Select C=0.01 µF. For each value of R between R=0 and R=100Ω, in steps of 20Ω,
measure the half-power frequencies at which the amplitude is equal to 1 2 times the
maximum amplitude (at ω0). The difference between these two frequencies is Δω, the
“full-width, half max” (FWHM) of the resonance peak. Plot Δω as a function of R, and
using the definition of quality factor in the introduction, estimate the value of the inductor
!
from the slope. What is the meaning of the non-zero intercept? Where is the “extra”
resistance coming from?
Low Pass Filter
Construct the low pass RC network using the decade resistance and capacitance boxes.
Use the function generator (set to sine wave; not square or triangle). Use the
oscilloscope to measure both the input waveform (on channel 1) and the output, Vc (on
channel 2). Make sure that the negative (black) connections from oscilloscope
channels 1 and 2 go to the same point in the circuit! (why?)
Select R=1kΩ, C=0.1 µF
Measure the phase and amplitude response from 30 Hz to 30 kHz. Choose your
frequencies so that, when plotted on a logarithmic scale, they will be approximately
equally spaced (think about this…)
Plot the amplitude response in dB (20 log(|Vout|/|Vin|)) vs frequency (in Hz) with
frequency on a log scale.
Plot the phase, in radians, vs frequency (in Hz) with the phase on a linear scale, and
frequency on a log scale.
Identify the frequency at which the power has decreased by a factor of 2 (ie,
(|Vout|/|Vin|)2=0.5). This is called the 3dB or corner frequency (why?), ωc, and determine
the slope of the response above the corner frequency in dB/decade (1 decade is one order
of magnitude in frequency). What is the phase shift at the corner frequency?

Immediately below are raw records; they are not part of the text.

From an optimization exercise on the open Yosys and OpenROAD flow, aimed at small area, a short achievable clock period and few clock cycles; shortcuts taken in it are not production practice. Function was checked by simulation only, so behaviour that the tests miss may differ from the original. Power figures rest on the tool's default switching activity, not on a simulated workload.

rev 12:
==> flow/design.v (excerpt) <==
module pifo_top (
    input  logic        i_clk,
    input  logic        i_arst_n,
    input  logic        i_req,
    input  logic        i_op,    
    input  logic [15:0] i_data,
    output logic        o_ack,
    output logic [15:0] o_data
);
    localparam int N = pifo_pkg::CAP;
    logic             ack_q;      
    logic             push_q;     
    logic             pop_q;      
    pifo_pkg::value_t x_q;        
    pifo_pkg::value_t data_q;     
    logic             valid [N+1];
    pifo_pkg::value_t v     [N+1];
    logic             gt_q  [N];   
    always_ff @(posedge i_clk or negedge i_arst_n) begin
        if (!i_arst_n) begin
            ack_q  <= 1'b0;
            push_q <= 1'b0;
            pop_q  <= 1'b0;
        end else begin
            ack_q  <= i_req;
            push_q <= i_req && !ack_q && (i_op == pifo_pkg::OP_PUSH);
            pop_q  <= i_req && !ack_q && (i_op == pifo_pkg::OP_POP);
        end
    end
    always_ff @(posedge i_clk) begin
        if (!ack_q) begin
            x_q    <= i_data;
  ...
Size in the first run: about 9200 cells after synthesis, ~37 I/O pins, roughly 79000 um^2 of cells after synthesis.
clock: 9.0 ns
lec_check: 0
cap_margin: 20
core_margin: 2
core_utilization: 30
gpl_routability_driven: 1
place_density: 0.45
slew_margin: 20
synth_hierarchical: 1
standard.sh (not shown) runs the stock make flow with config.mk's settings and CLKGATE_MAP_FILE= SYNTH_SCRIPT=/design/flow/synth_recipe.tcl, a recipe that flattens the netlist after the stock synthesis.
==> flow/flow/run.sh <==
#!/bin/bash
set -euo pipefail
bash standard.sh SETUP_SLACK_MARGIN=6 TNS_END_PERCENT=0 finish > standard.log 2>&1
Rev 12 ended with every stage complete and zero timing, DRC or antenna violations.
Testbench counts of rev 12, summed over its fixed seeds: cycles 10,240.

Keeping the capacitance constant at 0.1 µF, vary the resistance from 100 to 1000 Ω in
100 Ω steps. Measure the 3dB frequency at each resistance. Plot 1/ωc as a function of R
to verify the expected behaviour. Determine the value of C from the slope, and compare
with the expected value. What is the significance of the intercept (if any)?

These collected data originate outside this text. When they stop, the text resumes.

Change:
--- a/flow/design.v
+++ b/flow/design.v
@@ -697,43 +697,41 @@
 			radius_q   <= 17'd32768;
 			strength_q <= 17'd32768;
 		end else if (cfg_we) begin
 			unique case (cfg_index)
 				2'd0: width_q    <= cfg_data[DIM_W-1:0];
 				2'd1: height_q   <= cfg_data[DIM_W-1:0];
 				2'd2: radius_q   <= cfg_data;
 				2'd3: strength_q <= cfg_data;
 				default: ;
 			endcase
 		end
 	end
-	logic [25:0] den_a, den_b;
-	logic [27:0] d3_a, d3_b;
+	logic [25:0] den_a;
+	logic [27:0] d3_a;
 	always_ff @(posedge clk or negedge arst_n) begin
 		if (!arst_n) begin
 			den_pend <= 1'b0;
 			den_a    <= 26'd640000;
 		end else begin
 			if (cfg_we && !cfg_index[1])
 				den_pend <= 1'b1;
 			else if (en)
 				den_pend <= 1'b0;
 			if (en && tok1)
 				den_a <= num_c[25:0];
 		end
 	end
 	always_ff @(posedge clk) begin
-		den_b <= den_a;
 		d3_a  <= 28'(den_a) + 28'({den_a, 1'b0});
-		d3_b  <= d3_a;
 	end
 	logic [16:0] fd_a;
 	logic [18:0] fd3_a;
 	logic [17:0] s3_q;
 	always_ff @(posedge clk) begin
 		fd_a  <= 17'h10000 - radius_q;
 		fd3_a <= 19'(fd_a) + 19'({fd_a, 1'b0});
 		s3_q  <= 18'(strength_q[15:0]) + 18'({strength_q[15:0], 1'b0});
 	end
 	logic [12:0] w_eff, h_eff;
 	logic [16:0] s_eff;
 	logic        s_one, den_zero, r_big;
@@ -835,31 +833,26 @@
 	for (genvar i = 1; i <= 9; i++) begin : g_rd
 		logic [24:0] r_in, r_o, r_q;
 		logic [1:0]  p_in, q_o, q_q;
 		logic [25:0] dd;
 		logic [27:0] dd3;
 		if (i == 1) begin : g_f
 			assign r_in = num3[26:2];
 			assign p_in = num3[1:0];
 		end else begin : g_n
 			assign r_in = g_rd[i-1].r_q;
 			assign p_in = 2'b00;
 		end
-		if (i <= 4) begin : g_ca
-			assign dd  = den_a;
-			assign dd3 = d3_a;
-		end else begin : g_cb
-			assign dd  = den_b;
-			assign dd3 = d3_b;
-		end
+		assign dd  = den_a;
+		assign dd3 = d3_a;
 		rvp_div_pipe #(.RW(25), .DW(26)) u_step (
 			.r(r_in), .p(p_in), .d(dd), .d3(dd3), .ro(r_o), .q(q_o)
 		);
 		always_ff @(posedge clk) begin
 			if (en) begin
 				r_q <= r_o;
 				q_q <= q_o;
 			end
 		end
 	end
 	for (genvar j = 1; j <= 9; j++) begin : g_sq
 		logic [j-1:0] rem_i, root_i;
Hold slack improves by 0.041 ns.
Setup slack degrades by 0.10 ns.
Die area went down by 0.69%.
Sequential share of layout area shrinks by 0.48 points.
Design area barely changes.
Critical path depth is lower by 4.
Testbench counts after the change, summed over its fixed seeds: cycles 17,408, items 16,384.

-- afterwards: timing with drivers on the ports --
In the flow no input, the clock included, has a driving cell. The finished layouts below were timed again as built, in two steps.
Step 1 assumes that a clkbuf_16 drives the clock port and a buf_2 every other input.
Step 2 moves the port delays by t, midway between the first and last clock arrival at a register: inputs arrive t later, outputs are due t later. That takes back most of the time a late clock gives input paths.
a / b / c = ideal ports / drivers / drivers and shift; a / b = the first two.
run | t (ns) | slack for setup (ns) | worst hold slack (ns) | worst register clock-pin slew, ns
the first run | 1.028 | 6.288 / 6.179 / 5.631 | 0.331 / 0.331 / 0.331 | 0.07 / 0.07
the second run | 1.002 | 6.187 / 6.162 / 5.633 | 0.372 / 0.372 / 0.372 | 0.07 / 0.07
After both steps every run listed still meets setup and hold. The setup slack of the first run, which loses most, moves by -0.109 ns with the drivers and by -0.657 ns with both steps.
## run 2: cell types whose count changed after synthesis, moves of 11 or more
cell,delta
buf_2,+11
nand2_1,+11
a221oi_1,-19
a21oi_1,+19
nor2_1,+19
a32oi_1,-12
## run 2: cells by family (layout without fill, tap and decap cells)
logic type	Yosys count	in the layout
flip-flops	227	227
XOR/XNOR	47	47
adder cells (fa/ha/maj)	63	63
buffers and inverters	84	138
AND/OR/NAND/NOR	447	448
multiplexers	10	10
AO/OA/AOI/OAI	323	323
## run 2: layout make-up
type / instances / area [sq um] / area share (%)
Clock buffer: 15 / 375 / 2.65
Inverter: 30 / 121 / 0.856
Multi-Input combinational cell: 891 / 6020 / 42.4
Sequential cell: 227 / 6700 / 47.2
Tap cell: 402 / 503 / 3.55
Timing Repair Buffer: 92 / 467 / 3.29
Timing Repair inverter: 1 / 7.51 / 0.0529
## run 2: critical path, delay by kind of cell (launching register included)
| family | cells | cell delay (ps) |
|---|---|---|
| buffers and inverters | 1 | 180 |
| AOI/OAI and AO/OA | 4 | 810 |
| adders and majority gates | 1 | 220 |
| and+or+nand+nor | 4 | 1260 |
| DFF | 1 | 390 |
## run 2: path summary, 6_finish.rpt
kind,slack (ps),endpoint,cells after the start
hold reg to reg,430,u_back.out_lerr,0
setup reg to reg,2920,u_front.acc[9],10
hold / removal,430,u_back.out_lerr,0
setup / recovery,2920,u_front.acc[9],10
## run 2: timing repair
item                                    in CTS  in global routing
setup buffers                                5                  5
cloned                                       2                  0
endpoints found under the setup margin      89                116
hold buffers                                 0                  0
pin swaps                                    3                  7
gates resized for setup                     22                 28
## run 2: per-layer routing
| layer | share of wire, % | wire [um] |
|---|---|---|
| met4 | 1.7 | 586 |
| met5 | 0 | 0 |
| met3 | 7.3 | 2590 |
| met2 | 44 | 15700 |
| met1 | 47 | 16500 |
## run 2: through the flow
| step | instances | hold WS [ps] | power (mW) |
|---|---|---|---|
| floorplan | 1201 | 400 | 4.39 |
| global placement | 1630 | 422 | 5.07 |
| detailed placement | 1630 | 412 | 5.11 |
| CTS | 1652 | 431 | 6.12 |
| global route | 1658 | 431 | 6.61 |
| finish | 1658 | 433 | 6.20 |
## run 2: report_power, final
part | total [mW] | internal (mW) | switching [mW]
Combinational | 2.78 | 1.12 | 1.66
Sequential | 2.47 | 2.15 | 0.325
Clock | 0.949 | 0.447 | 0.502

Keeping the resistance constant at 100 Ω, vary the capacitance from 0.1 to 1 µF and
measure the 3dB frequency as a function of C. Plot and analyze as above.
High Pass Filter
Construct the high pass RC network using the decade resistance and capacitance boxes.
Use the function generator (set to sine wave; not square or triangle). Use the
oscilloscope to measure both the input waveform (on channel 1) and the output, Vr (on
channel 2). Make sure that the negative (black) connections from oscilloscope
channels 1 and 2 go to the same point in the circuit!
Select R=1kΩ, C=0.01 µF
Measure the phase and amplitude response from 30 Hz to 30 kHz. Choose your
frequencies so that, when plotted on a logarithmic scale, they will be approximately
equally spaced.
Identify the 3dB or corner frequency, ωc, and determine the slope of the response below
the corner frequency in dB/decade. What is the phase shift at the corner frequency?
Plot the amplitude response in dB (20 log (|Vout|/|Vin|)) vs frequency (in Hz) with
frequency on a log scale.
Plot the phase, in radians, vs frequency (in Hz) with the phase on a linear scale, and
frequency on a log scale.
Keeping the capacitance constant at 1 µF, vary the resistance from 100 to 1000 Ω in 100
Ω steps. Measure the 3dB frequency at each resistance. Plot 1/ωc as a function of R to
verify the expected behaviour. Determine the value of C from the slope, and compare
with the expected value. What is the significance of the intercept (if any)?
Keeping the resistance constant at 1000 Ω, vary the capacitance from 0.1 to 1 µF and
measure the 3dB frequency as a function of C. Plot and analyze as above.